Miriam Greene Paslay (September 18, 1869 – April 24, 1932) was an American college professor. She was a professor of Latin and Greek at the Industrial Institute & College in Columbus, Mississippi from 1891 until 1920.

== Early life and education ==
Miriam "Minnie" Paslay was born in Como, Mississippi, the eldest child of Thomas Jefferson Paslay and Martha Jane Williamson Paslay. Both of her parents died while she was a student at the Industrial Institute & College (II&C) in Columbus. She completed her bachelor's degree in 1889, as a member of the school's first graduating class.

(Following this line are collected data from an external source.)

Context: an optimization exercise on an open-source flow, tuned for small area, a short achievable clock period and few clock cycles per item. The choices shown serve that exercise and are no tape-out recipe. In this exercise RTL edits were held to simulation tests only and were not proved equivalent to the original. Power is estimated from default activity; no workload was simulated.

**flow/design.v**
```verilog
module rfm_csa #(
   parameter int N = 3,
   parameter int W = 8
) (
   input  logic [N-1:0][W-1:0] rows,
   output logic [W-1:0]        s,
   output logic [W-1:0]        c
);
   function automatic int rows_after(input int n0, input int lev);
      int n;
      n = n0;
      for (int i = 0; i < 16; i++)
         if (i < lev && n > 2)
            n = (n / 3) * 2 + n % 3;
      rows_after = n;
   endfunction
   function automatic int levels(input int n0);
      int n, l;
      n = n0;
      l = 0;
      for (int i = 0; i < 16; i++)
         if (n > 2) begin
            n = (n / 3) * 2 + n % 3;
            l = l + 1;
         end
      levels = l;
   endfunction
   localparam int L = levels(N);
   logic [L:0][N-1:0][W-1:0] t;
   assign t[0] = rows;
   for (genvar l = 0; l < L; l++) begin : g_lev
      localparam int NI = rows_after(N, l);
      localparam int NG = NI / 3;
      localparam int NO = rows_after(N, l + 1);
      for (genvar g = 0; g < NG; g++) begin : g_fa
         logic [W-1:0] a, b, d, m;
         assign a = t[l][3*g];
         assign b = t[l][3*g+1];
         assign d = t[l][3*g+2];
         assign m = (a & b) | (a & d) | (b & d);
         assign t[l+1][2*g]   = a ^ b ^ d;
         assign t[l+1][2*g+1] = {m[W-2:0], 1'b0};
      end
      for (genvar r = 3 * NG; r < NI; r++) begin : g_pass
         assign t[l+1][2*NG+r-3*NG] = t[l][r];
      end
      for (genvar r = NO; r < N; r++) begin : g_zero
         assign t[l+1][r] = '0;
      end
   end
   assign s = t[L][0];
   assign c = (N > 1) ? t[L][1] : '0;
endmodule
module raycast_floor_texel_mapper_unit (
   input  logic        clock,
   input  logic        reset,
   input  logic        req_valid,
   output logic        req_ready,
   input  logic        req_func,
   input  logic [9:0]  req_column,
   input  logic [9:0]  req_start_row,
   input  logic        req_side,
   input  logic [1:0]  req_dir_x_sign,
   input  logic [1:0]  req_dir_y_sign,
   input  logic [5:0]  req_map_x,
   input  logic [5:0]  req_map_y,
   input  logic [15:0] req_wall_frac,
   input  logic [23:0] req_wall_dist,
   output logic        rsp_valid,
   input  logic        rsp_ready,
   output logic [9:0]  rsp_out_column,
   output logic [9:0]  rsp_floor_row,
   output logic [10:0] rsp_sky_row,
   output logic [9:0]  rsp_tex_x,
   output logic [9:0]  rsp_tex_y,
   output logic        rsp_last,
   input  logic        csr_we,
   input  logic [2:0]  csr_index,
   input  logic [21:0] csr_wdata
);
   localparam int N1 = 14;    
   localparam int N2 = 9;     
   localparam logic [N1-1:0] CUT1 = 14'h3FFF;
   localparam logic [N2-1:0] CUT2 = 9'h1FF;
   logic [10:0] screen_rows_ff;
   logic [21:0] cam_x_ff, cam_y_ff;
   logic [10:0] tex_width_ff, tex_height_ff;
   logic [10:0] h;
   logic [1:0][23:0] sl_dist;
   logic [1:0]       sl_dzero;
   logic [1:0][22:0] sl_px, sl_py;
   logic [1:0][9:0]  sl_col, sl_y0;
   logic [1:0][25:0] sl_dist3;     
   logic [1:0][23:0] sl_dx, sl_dy;  
   logic [1:0][25:0] sl_dx3, sl_dy3;  
   logic        live_ff, slot_ff, fresh_ff;
   logic [9:0]  row_ff;
   logic        accept, setup_go, row_go, issue;
   logic [10:0] y, y_next;
   logic        row_ok;
   logic [11:0] d_val;
   logic        blocked, adv;
   logic        rsp_valid_ff;
   logic [9:0]  rsp_column_ff, rsp_row_ff, rsp_tx_ff, rsp_ty_ff;
   logic [10:0] rsp_sky_ff;
   logic        rsp_last_ff;
   assign h = (screen_rows_ff > 11'd1024) ? 11'd1024 : screen_rows_ff;
   always_ff @(posedge clock) begin
      if (reset) begin
         screen_rows_ff <= 11'd480;
         cam_x_ff       <= '0;
         cam_y_ff       <= '0;
         tex_width_ff   <= 11'd64;
         tex_height_ff  <= 11'd64;
      end else if (csr_we) begin
         case (csr_index)
            3'd0: screen_rows_ff <= csr_wdata[10:0];
            3'd1: cam_x_ff       <= csr_wdata;
            3'd2: cam_y_ff       <= csr_wdata;
            3'd3: tex_width_ff   <= csr_wdata[10:0];
            3'd4: tex_height_ff  <= csr_wdata[10:0];
            default: ;
         endcase
      end
   end
   assign adv       = !rsp_valid_ff || rsp_ready;
   assign req_ready = adv && !(req_func == 1'b0 && blocked);
   assign accept    = req_valid && req_ready && !reset;
   assign setup_go  = accept && (req_func == 1'b0);
   assign row_go    = accept && (req_func == 1'b1) && live_ff;
   assign y         = {1'b0, row_ff} + 11'd1;
   assign y_next    = {1'b0, row_ff} + 11'd2;
   assign row_ok    = y < h;
   assign issue     = row_go && row_ok;
   assign d_val     = {y, 1'b0} - {1'b0, h};
   always_ff @(posedge clock) begin
      if (reset) begin
         live_ff <= 1'b0;
      end else if (setup_go) begin
         slot_ff  <= !slot_ff;
         row_ff   <= req_start_row;
         live_ff  <= ({1'b0, req_start_row} + 11'd1) < h;
         fresh_ff <= 1'b1;
      end else if (row_go) begin
         if (!row_ok) begin
            live_ff <= 1'b0;
         end else begin
            row_ff   <= y[9:0];
            fresh_ff <= 1'b0;
            if (y_next >= h)
               live_ff <= 1'b0;
         end
      end
   end
   always_ff @(posedge clock) begin
      if (setup_go) begin
         sl_dist[!slot_ff]  <= req_wall_dist;
         sl_dzero[!slot_ff] <= (req_wall_dist == '0);
         sl_col[!slot_ff]   <= req_column;
         sl_y0[!slot_ff]    <= req_start_row + 10'd1;
         if (req_side == 1'b0 && req_dir_x_sign == 2'd1) begin
            sl_px[!slot_ff] <= {1'b0, req_map_x, 16'b0};
            sl_py[!slot_ff] <= {1'b0, req_map_y, req_wall_frac};
         end else if (req_side == 1'b0 && req_dir_x_sign == 2'd2) begin
            sl_px[!slot_ff] <= {{1'b0, req_map_x} + 7'd1, 16'b0};
            sl_py[!slot_ff] <= {1'b0, req_map_y, req_wall_frac};
         end else if (req_side == 1'b1 && req_dir_y_sign == 2'd1) begin
            sl_px[!slot_ff] <= {1'b0, req_map_x, req_wall_frac};
            sl_py[!slot_ff] <= {1'b0, req_map_y, 16'b0};
         end else begin
            sl_px[!slot_ff] <= {1'b0, req_map_x, req_wall_frac};
            sl_py[!slot_ff] <= {{1'b0, req_map_y} + 7'd1, 16'b0};
         end
      end
   end
   always_ff @(posedge clock) begin
      for (int s = 0; s < 2; s++) begin
         sl_dist3[s] <= {2'b00, sl_dist[s]} + {1'b0, sl_dist[s], 1'b0};
         sl_dx[s]    <= {1'b0, sl_px[s]} - {2'b00, cam_x_ff};
         sl_dy[s]    <= {1'b0, sl_py[s]} - {2'b00, cam_y_ff};
         sl_dx3[s]   <= {{2{sl_dx[s][23]}}, sl_dx[s]} + {sl_dx[s][23], sl_dx[s], 1'b0};
         sl_dy3[s]   <= {{2{sl_dy[s][23]}}, sl_dy[s]} + {sl_dy[s][23], sl_dy[s], 1'b0};
      end
   end
   logic       i_v, i_tag, i_first, i_sat;
   logic [9:0] i_d;
   always_ff @(posedge clock) begin
      if (reset) begin
         i_v <= 1'b0;
      end else if (adv) begin
         i_v <= issue;
      end
   end
   always_ff @(posedge clock) begin
      if (adv) begin
         i_tag   <= slot_ff;
         i_first <= fresh_ff;
         i_sat   <= d_val[11] || (d_val == '0) || sl_dzero[slot_ff];
         i_d     <= d_val[9:0];
      end
   end
   logic [N1:0]        a1_v, a1_tag, a1_first, a1_sat;
   logic [N1:0][9:0]   a1_d, a1_r;
   logic [N1:0][11:0]  a1_d3;
   logic [N1:0][27:0]  a1_q;
   logic [N1:0]        a1_busy;
   logic [27:0]        num1;
   assign num1 = {1'b0, h, 16'b0};
   assign a1_v[0]     = i_v;
   assign a1_tag[0]   = i_tag;
   assign a1_first[0] = i_first;
   assign a1_sat[0]   = i_sat;
   assign a1_d[0]     = i_d;
   assign a1_d3[0]    = {2'b00, i_d} + {1'b0, i_d, 1'b0};
   assign a1_r[0]     = '0;
   assign a1_q[0]     = '0;
   assign a1_busy[0]  = i_v && (i_tag != slot_ff);
   for (genvar k = 0; k < N1; k++) begin : g_div1
      localparam logic [9:0] MASK_IN  = (k >= 5) ? 10'h3FF : 10'((1 << (2 * k)) - 1);
      localparam logic [9:0] MASK_OUT = (k >= 4) ? 10'h3FF : 10'((1 << (2 * k + 2)) - 1);
      logic [11:0] trial;
      logic [12:0] t1, t2, t3;
      logic [9:0]  r_n;
      logic [1:0]  q_n;
      assign trial = {a1_r[k] & MASK_IN, num1[27-2*k -: 2]};
      assign t1    = {1'b0, trial} - {3'b000, a1_d[k]};
      assign t2    = {1'b0, trial} - {2'b00, a1_d[k], 1'b0};
      assign t3    = {1'b0, trial} - {1'b0, a1_d3[k]};
      always_comb begin
         if (!t3[12]) begin
            q_n = 2'd3;
            r_n = t3[9:0];
         end else if (!t2[12]) begin
            q_n = 2'd2;
            r_n = t2[9:0];
         end else if (!t1[12]) begin
            q_n = 2'd1;
            r_n = t1[9:0];
         end else begin
            q_n = 2'd0;
            r_n = trial[9:0];
         end
      end
      if (CUT1[k]) begin : g_reg
         logic        v, tag, first, sat;
         logic [9:0]  d, r;
         logic [11:0] d3;
         logic [27:0] q;
         always_ff @(posedge clock) begin
            if (reset) begin
               v <= 1'b0;
            end else if (adv) begin
               v <= a1_v[k];
            end
         end
         always_ff @(posedge clock) begin
            if (adv) begin
               tag   <= a1_tag[k];
               first <= a1_first[k];
               sat   <= a1_sat[k];
               d     <= a1_d[k];
               d3    <= a1_d3[k];
               r     <= r_n & MASK_OUT;
               q     <= {a1_q[k][25:0], q_n};
            end
         end
         assign a1_v[k+1]     = v;
         assign a1_tag[k+1]   = tag;
         assign a1_first[k+1] = first;
         assign a1_sat[k+1]   = sat;
         assign a1_d[k+1]     = d;
         assign a1_d3[k+1]    = d3;
         assign a1_r[k+1]     = r;
         assign a1_q[k+1]     = q;
         assign a1_busy[k+1]  = v && (tag != slot_ff);
      end else begin : g_wire
         assign a1_v[k+1]     = a1_v[k];
         assign a1_tag[k+1]   = a1_tag[k];
         assign a1_first[k+1] = a1_first[k];
         assign a1_sat[k+1]   = a1_sat[k];
         assign a1_d[k+1]     = a1_d[k];
         assign a1_d3[k+1]    = a1_d3[k];
         assign a1_r[k+1]     = r_n & MASK_OUT;
         assign a1_q[k+1]     = {a1_q[k][25:0], q_n};
         assign a1_busy[k+1]  = 1'b0;
      end
   end
   logic [N2:0]        a2_v, a2_tag, a2_first, a2_sat;
   logic [N2:0][23:0]  a2_r;
   logic [N2:0][17:0]  a2_q;
   logic [N2:0]        a2_busy;
   logic [27:0]        dist1;
   logic [25:0]        sat_dif;
   assign dist1       = a1_q[N1];
   assign sat_dif     = {1'b0, dist1[26:2]} - {2'b00, a1_tag[N1] ? sl_dist[1] : sl_dist[0]};
   assign a2_v[0]     = a1_v[N1];
   assign a2_tag[0]   = a1_tag[N1];
   assign a2_first[0] = a1_first[N1];
   assign a2_sat[0]   = a1_sat[N1] || !sat_dif[25];
   assign a2_r[0]     = dist1[25:2];
   assign a2_q[0]     = '0;
   assign a2_busy[0]  = 1'b0;
   for (genvar k = 0; k < N2; k++) begin : g_div2
      logic [23:0] dv;
      logic [25:0] dv3;
      logic [25:0] trial;
      logic [26:0] t1, t2, t3;
      logic [23:0] r_n;
      logic [1:0]  q_n;
      assign dv    = a2_tag[k] ? sl_dist[1] : sl_dist[0];
      assign dv3   = a2_tag[k] ? sl_dist3[1] : sl_dist3[0];
      assign trial = {a2_r[k], (k == 0) ? dist1[1:0] : 2'b00};
      assign t1    = {1'b0, trial} - {3'b000, dv};
      assign t2    = {1'b0, trial} - {2'b00, dv, 1'b0};
      assign t3    = {1'b0, trial} - {1'b0, dv3};
      always_comb begin
         if (!t3[26]) begin
            q_n = 2'd3;
            r_n = t3[23:0];
         end else if (!t2[26]) begin
            q_n = 2'd2;
            r_n = t2[23:0];
         end else if (!t1[26]) begin
            q_n = 2'd1;
            r_n = t1[23:0];
         end else begin
            q_n = 2'd0;
            r_n = trial[23:0];
         end
      end
      if (CUT2[k]) begin : g_reg
         logic        v, tag, first, sat;
         logic [23:0] r;
         logic [17:0] q;
         always_ff @(posedge clock) begin
            if (reset) begin
               v <= 1'b0;
            end else if (adv) begin
               v <= a2_v[k];
            end
         end
         always_ff @(posedge clock) begin
            if (adv) begin
               tag   <= a2_tag[k];
               first <= a2_first[k];
               sat   <= a2_sat[k];
               r     <= r_n;
               q     <= {a2_q[k][15:0], a2_sat[k] ? 2'd3 : q_n};
            end
         end
         assign a2_v[k+1]     = v;
         assign a2_tag[k+1]   = tag;
         assign a2_first[k+1] = first;
         assign a2_sat[k+1]   = sat;
         assign a2_r[k+1]     = r;
         assign a2_q[k+1]     = q;
         assign a2_busy[k+1]  = v && (tag != slot_ff);
      end else begin : g_wire
         assign a2_v[k+1]     = a2_v[k];
         assign a2_tag[k+1]   = a2_tag[k];
         assign a2_first[k+1] = a2_first[k];
         assign a2_sat[k+1]   = a2_sat[k];
         assign a2_r[k+1]     = r_n;
         assign a2_q[k+1]     = {a2_q[k][15:0], a2_sat[k] ? 2'd3 : q_n};
         assign a2_busy[k+1]  = 1'b0;
      end
   end
   logic [17:0]      w;
   logic [1:0][31:0] dm1, dm3;
   logic [1:0][21:0] csel;
   logic [1:0][31:0] l1_s_n, l1_c_n;
   logic [1:0][23:0] dpick;
   logic [1:0][25:0] dpick3;
   assign w         = a2_q[N2];
   assign dpick[0]  = a2_tag[N2] ? sl_dx[1] : sl_dx[0];
   assign dpick[1]  = a2_tag[N2] ? sl_dy[1] : sl_dy[0];
   assign dpick3[0] = a2_tag[N2] ? sl_dx3[1] : sl_dx3[0];
   assign dpick3[1] = a2_tag[N2] ? sl_dy3[1] : sl_dy3[0];
   assign dm1[0]    = {{8{dpick[0][23]}}, dpick[0]};
   assign dm1[1]    = {{8{dpick[1][23]}}, dpick[1]};
   assign dm3[0]    = {{6{dpick3[0][25]}}, dpick3[0]};
   assign dm3[1]    = {{6{dpick3[1][25]}}, dpick3[1]};
   assign csel[0]   = cam_x_ff;
   assign csel[1]   = cam_y_ff;
   logic [1:0][9:0][31:0] lrows;
   for (genvar ax = 0; ax < 2; ax++) begin : g_lerp
      for (genvar i = 0; i < 9; i++) begin : g_digit
         logic [31:0] mult;
         always_comb begin
            case (w[2*i+1 -: 2])
               2'd0:    mult = 32'd0;
               2'd1:    mult = dm1[ax];
               2'd2:    mult = {dm1[ax][30:0], 1'b0};
               default: mult = dm3[ax];
            endcase
         end
         assign lrows[ax][i] = mult << (2 * i);
      end
      assign lrows[ax][9] = {csel[ax][15:0], 16'b0};
      rfm_csa #(.N(10), .W(32)) u_csa (
         .rows (lrows[ax]),
         .s    (l1_s_n[ax]),
         .c    (l1_c_n[ax])
      );
   end
   logic             l1_v, l1_tag, l1_first;
   logic [1:0][31:0] l1_s, l1_c;
   always_ff @(posedge clock) begin
      if (reset) begin
         l1_v <= 1'b0;
      end else if (adv) begin
         l1_v <= a2_v[N2];
      end
   end
   always_ff @(posedge clock) begin
      if (adv) begin
         l1_tag   <= a2_tag[N2];
         l1_first <= a2_first[N2];
         l1_s     <= l1_s_n;
         l1_c     <= l1_c_n;
      end
   end
   logic [1:0][31:0] l2_sum;
   assign l2_sum[0] = l1_s[0] + l1_c[0];
   assign l2_sum[1] = l1_s[1] + l1_c[1];
   logic             l2_v, l2_tag, l2_first;
   logic [1:0][15:0] l2_f;
   always_ff @(posedge clock) begin
      if (reset) begin
         l2_v <= 1'b0;
      end else if (adv) begin
         l2_v <= l1_v;
      end
   end
   always_ff @(posedge clock) begin
      if (adv) begin
         l2_tag   <= l1_tag;
         l2_first <= l1_first;
         l2_f[0]  <= l2_sum[0][31:16];
         l2_f[1]  <= l2_sum[1][31:16];
      end
   end
   logic [1:0][10:0] ssel;
   logic [1:0][25:0] t1_s_n, t1_c_n;
   assign ssel[0] = tex_width_ff;
   assign ssel[1] = tex_height_ff;
   logic [1:0][10:0][25:0] trows;
   for (genvar ax = 0; ax < 2; ax++) begin : g_tex
      for (genvar j = 0; j < 11; j++) begin : g_row
         assign trows[ax][j] = ssel[ax][j] ? (26'(l2_f[ax]) << j) : 26'd0;
      end
      rfm_csa #(.N(11), .W(26)) u_csa (
         .rows (trows[ax]),
         .s    (t1_s_n[ax]),
         .c    (t1_c_n[ax])
      );
   end
   logic             t1_v, t1_tag, t1_first;
   logic [1:0][25:0] t1_s, t1_c;
   always_ff @(posedge clock) begin
      if (reset) begin
         t1_v <= 1'b0;
      end else if (adv) begin
         t1_v <= l2_v;
      end
   end
   always_ff @(posedge clock) begin
      if (adv) begin
         t1_tag   <= l2_tag;
         t1_first <= l2_first;
         t1_s     <= t1_s_n;
         t1_c     <= t1_c_n;
      end
   end
   logic [1:0][25:0] t2_sum;
   assign t2_sum[0] = t1_s[0] + t1_c[0];
   assign t2_sum[1] = t1_s[1] + t1_c[1];
   assign blocked = (|a1_busy) || (|a2_busy)
                 || (l1_v && (l1_tag != slot_ff))
                 || (l2_v && (l2_tag != slot_ff))
                 || (t1_v && (t1_tag != slot_ff));
   logic [9:0] out_y;
   assign out_y = t1_first ? (t1_tag ? sl_y0[1] : sl_y0[0]) : rsp_row_ff + 10'd1;
   always_ff @(posedge clock) begin
      if (reset) begin
         rsp_valid_ff <= 1'b0;
      end else if (adv) begin
         rsp_valid_ff <= t1_v;
      end
   end
   always_ff @(posedge clock) begin
      if (adv && t1_v) begin
         rsp_column_ff <= t1_tag ? sl_col[1] : sl_col[0];
         rsp_row_ff    <= out_y;
         rsp_sky_ff    <= h - {1'b0, out_y};
         rsp_last_ff   <= ({1'b0, out_y} + 11'd1) >= h;
         rsp_tx_ff     <= t2_sum[0][25:16];
         rsp_ty_ff     <= t2_sum[1][25:16];
      end
   end
   assign rsp_valid      = rsp_valid_ff;
   assign rsp_out_column = rsp_column_ff;
   assign rsp_floor_row  = rsp_row_ff;
   assign rsp_sky_row    = rsp_sky_ff;
   assign rsp_tex_x      = rsp_tx_ff;
   assign rsp_tex_y      = rsp_ty_ff;
   assign rsp_last       = rsp_last_ff;
endmodule
```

She pursued further studies, mostly during summers and sabbaticals, in Europe and elsewhere in the United States, and earned her master's degree at Columbia University.

== Career ==
Beginning in 1891, Paslay taught Latin and Greek at II&C (later known as the Mississippi State College for Women). There were questions about her qualifications, as she was a recent graduate of the same school; several past teachers and colleagues wrote published letters in defense of Paslay's aptitude and training and added that she sought employment to contribute to the education of her orphaned younger sisters.

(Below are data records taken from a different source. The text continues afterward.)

Context: an optimization exercise on an open-source flow, tuned for small area. The choices shown serve that exercise and are no tape-out recipe.
The RTL was checked by simulation tests, not by an equivalence proof against the original design.
Power is estimated from default activity; no workload was simulated.

==> flow/design.v <==
package cpu16_pkg;
    localparam int WORD_W    = 16;
    localparam int NUM_REGS  = 8;
    localparam int NUM_LANES = 2;
    localparam int MEM_WORDS = 256;
    localparam int LANE_W    = (NUM_LANES > 1) ? $clog2(NUM_LANES) : 1;
    localparam int REGVAL_W  = NUM_REGS * WORD_W;
    localparam int ISSUE_W   = 16 + 2 * WORD_W + 2;
    localparam int RESULT_W  = 16 + 2 + 2 * WORD_W;
    localparam int RETIRE_W  = 16 + 1 + WORD_W;
    typedef logic [WORD_W-1:0]   word_t;
    typedef logic [15:0]         instr_t;
    typedef logic [2:0]          reg_idx_t;
    typedef logic [7:0]          mem_addr_t;
    typedef logic [LANE_W-1:0]   lane_idx_t;
    typedef logic [REGVAL_W-1:0] regval_t;
    typedef enum logic [3:0] {
        OP_ADD = 4'h0,
        OP_SUB = 4'h1,
        OP_AND = 4'h2,
        OP_OR  = 4'h3,
        OP_XOR = 4'h4,
        OP_SHL = 4'h5,
        OP_LDI = 4'h6,
        OP_LD  = 4'h7,
        OP_NOP = 4'hf
    } opcode_t;
    typedef struct packed {
        instr_t instr;
        word_t  a;
        word_t  b;
        logic   iswb;
        logic   isld;
    } issue_t;
    typedef struct packed {
        instr_t instr;
        logic   iswb;
        logic   isld;
        word_t  aluresult;
        word_t  ldresult;
    } lane_result_t;
    typedef struct packed {
        instr_t instr;
        logic   written;
        word_t  result;
    } retire_t;
    typedef struct packed {
        logic     valid;
        reg_idx_t idx;
        word_t    value;
    } commit_t;
endpackage
Source: an optimization exercise on an open RTL-to-GDS flow (aim: small area and a short achievable clock period). Production flows keep margins and buffers that such runs may drop.
Where RTL was checked, it was by simulation tests only, not by an equivalence proof against the original.

==> wip/ember: inputs <==
==> flow/design.v <==
module arp_cache #(
  parameter int DEPTH     = 16,
  parameter int AGE_W     = 8,
  parameter int AGE_LIMIT = 200,
  parameter int TICK_DIV  = 16
) (
  input  logic                     i_clk,
  input  logic                     i_rst,
  input  logic                     i_upd_valid,
  input  logic [31:0]              i_upd_ip,
  input  logic [47:0]              i_upd_mac,
  input  logic                     i_seek_valid,
  input  logic [31:0]              i_seek_ip,
  input  logic                     i_flush,
  output logic                     o_seek_valid,
  output logic                     o_seek_hit,
  output logic [47:0]              o_seek_mac,
  output logic [$clog2(DEPTH):0]   o_count
);
  localparam int IDX_W = $clog2(DEPTH);
  localparam int CNT_W = $clog2(TICK_DIV + 1);
  localparam logic [AGE_W-1:0] AGE_MAX = '1;
  localparam logic [AGE_W-1:0] AGE_LIM = AGE_W'(AGE_LIMIT);
  logic flush;
  assign flush = i_flush;
  logic [31:0]      tbl_ip  [DEPTH];
  logic [47:0]      tbl_mac [DEPTH];
  logic [AGE_W-1:0] tbl_age [DEPTH];
  logic [AGE_W-1:0] age_inc [DEPTH];
  logic [DEPTH-1:0] tbl_valid;
  logic             s1_valid, s1_hit;
  logic [IDX_W-1:0] s1_idx;
  logic [31:0]      s1_ip;
  logic [47:0]      s1_mac;
  logic             match_hit, free_found, wr_en, bypass, tick, seek_hit_c;
  logic [IDX_W-1:0] match_idx, free_idx, wr_idx, victim;
  logic [CNT_W-1:0] tick_cnt;
  logic [47:0]      seek_mac_c;
  logic [IDX_W:0]   cnt_c;
  always_comb begin
    match_hit = 1'b0;
    match_idx = '0;
    for (int i = 0; i < DEPTH; i++) begin
      if (tbl_valid[i] && tbl_ip[i] == i_upd_ip) begin
        match_hit = 1'b1;
        match_idx = IDX_W'(i);
      end
    end
  end
  always_comb begin
    free_found = 1'b0;
    free_idx   = '0;
    for (int i = DEPTH - 1; i >= 0; i--) begin
      if (!tbl_valid[i]) begin
        free_found = 1'b1;
        free_idx   = IDX_W'(i);
      end
    end
    wr_en = s1_valid & ~flush;
    if (s1_hit)          wr_idx = s1_idx;
    else if (free_found) wr_idx = free_idx;
    else                 wr_idx = victim;
  end
  assign bypass = s1_valid && (s1_ip == i_upd_ip);
  assign tick   = (tick_cnt == CNT_W'(TICK_DIV - 1));
  always_comb begin
    for (int i = 0; i < DEPTH; i++) begin
      age_inc[i] = (tbl_age[i] == AGE_MAX) ? AGE_MAX : tbl_age[i] + AGE_W'(1);
    end
  end
  always_comb begin
    seek_hit_c = 1'b0;
    seek_mac_c = '1;
    cnt_c      = '0;
    for (int i = 0; i < DEPTH; i++) begin
      if (tbl_valid[i] && tbl_ip[i] == i_seek_ip) begin
        seek_hit_c = 1'b1;
        seek_mac_c = tbl_mac[i];
      end
      cnt_c = cnt_c + (IDX_W + 1)'(tbl_valid[i]);
    end
  end
  always_ff @(posedge i_clk or posedge i_rst) begin
    if (i_rst) begin
      s1_valid <= 1'b0;
      s1_hit   <= 1'b0;
      s1_idx   <= '0;
      s1_ip    <= '0;
      s1_mac   <= '0;
    end else begin
      s1_valid <= i_upd_valid && (i_upd_ip != 32'd0) && !flush;
      s1_hit   <= bypass || match_hit;
      s1_idx   <= bypass ? wr_idx : match_idx;
      s1_ip    <= i_upd_ip;
      s1_mac   <= i_upd_mac;
    end
  end
  always_ff @(posedge i_clk) begin
    if (wr_en) begin
      tbl_ip[wr_idx]  <= s1_ip;
      tbl_mac[wr_idx] <= s1_mac;
    end
  end
  always_ff @(posedge i_clk or posedge i_rst) begin
    if (i_rst) begin
      tbl_valid <= '0;
      for (int i = 0; i < DEPTH; i++) tbl_age[i] <= '0;
    end else if (flush) begin
      tbl_valid <= '0;
      for (int i = 0; i < DEPTH; i++) tbl_age[i] <= '0;
    end else begin
      for (int i = 0; i < DEPTH; i++) begin
        if (wr_en && wr_idx == IDX_W'(i)) begin
          tbl_valid[i] <= 1'b1;
          tbl_age[i]   <= '0;
        end else if (tick && tbl_valid[i]) begin
          tbl_age[i] <= age_inc[i];
          if (age_inc[i] >= AGE_LIM) tbl_valid[i] <= 1'b0;
        end
      end
    end
  end
  always_ff @(posedge i_clk or posedge i_rst) begin
    if (i_rst) begin
      victim       <= '0;
      tick_cnt     <= '0;
      o_seek_valid <= 1'b0;
      o_seek_hit   <= 1'b0;
      o_seek_mac   <= '1;
      o_count      <= '0;
    end else begin
      if (flush)
        victim <= '0;
      else if (wr_en && !s1_hit && !free_found)
        victim <= victim + IDX_W'(1);
      tick_cnt     <= tick ? '0 : tick_cnt + CNT_W'(1);
      o_seek_valid <= i_seek_valid;
      o_seek_hit   <= i_seek_valid && seek_hit_c;
      o_seek_mac   <= (i_seek_valid && seek_hit_c) ? seek_mac_c : '1;
      o_count      <= cnt_c;
    end
  end
endmodule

In 1914, after clashes with the school's president, Henry Lewis Whitfield, Paslay was not nominated to continue on the faculty as head of the classics department. Whitfield reversed this decision after she assured him in writing of her loyalty to him and to the school. She was one of the featured speakers at the Mississippi Federation of Women's Clubs annual convention in 1916. She spoke on the importance of higher education for women, saying: "Overestimating the practical and underestimating the cultural and abstract is simply emphasizing the body and leaving out of consideration the soul; and as true living requires a balanced care of body and soul, so the best education system carefully distributes and emphasizes between the practical and the ideal." In New York City after 1920, she taught at the Alcuin Preparatory School for Girls.

== Publications ==

- "Does the Style of the Civil War Justify the Doubt as to Its Authenticity?" (1918)

== Personal life ==
Paslay had a longterm personal relationship with fellow faculty member Pauline Van de Graaf Orr. They lived and traveled together in Mississippi and later in New York City, and took joint sabbatical study trips to Europe together in 1893 and 1905. In New York they shared their home with a third Mississippi woman, physician Mary Maxwell Hathorn. Paslay died from sepsis in 1932, at age 63, in New York City. The Mississippi State College for Women alumnae association held a memorial service for Paslay in May 1932. She and Orr share a gravestone at Mount Hope Cemetery in Hastings-on-Hudson, New York.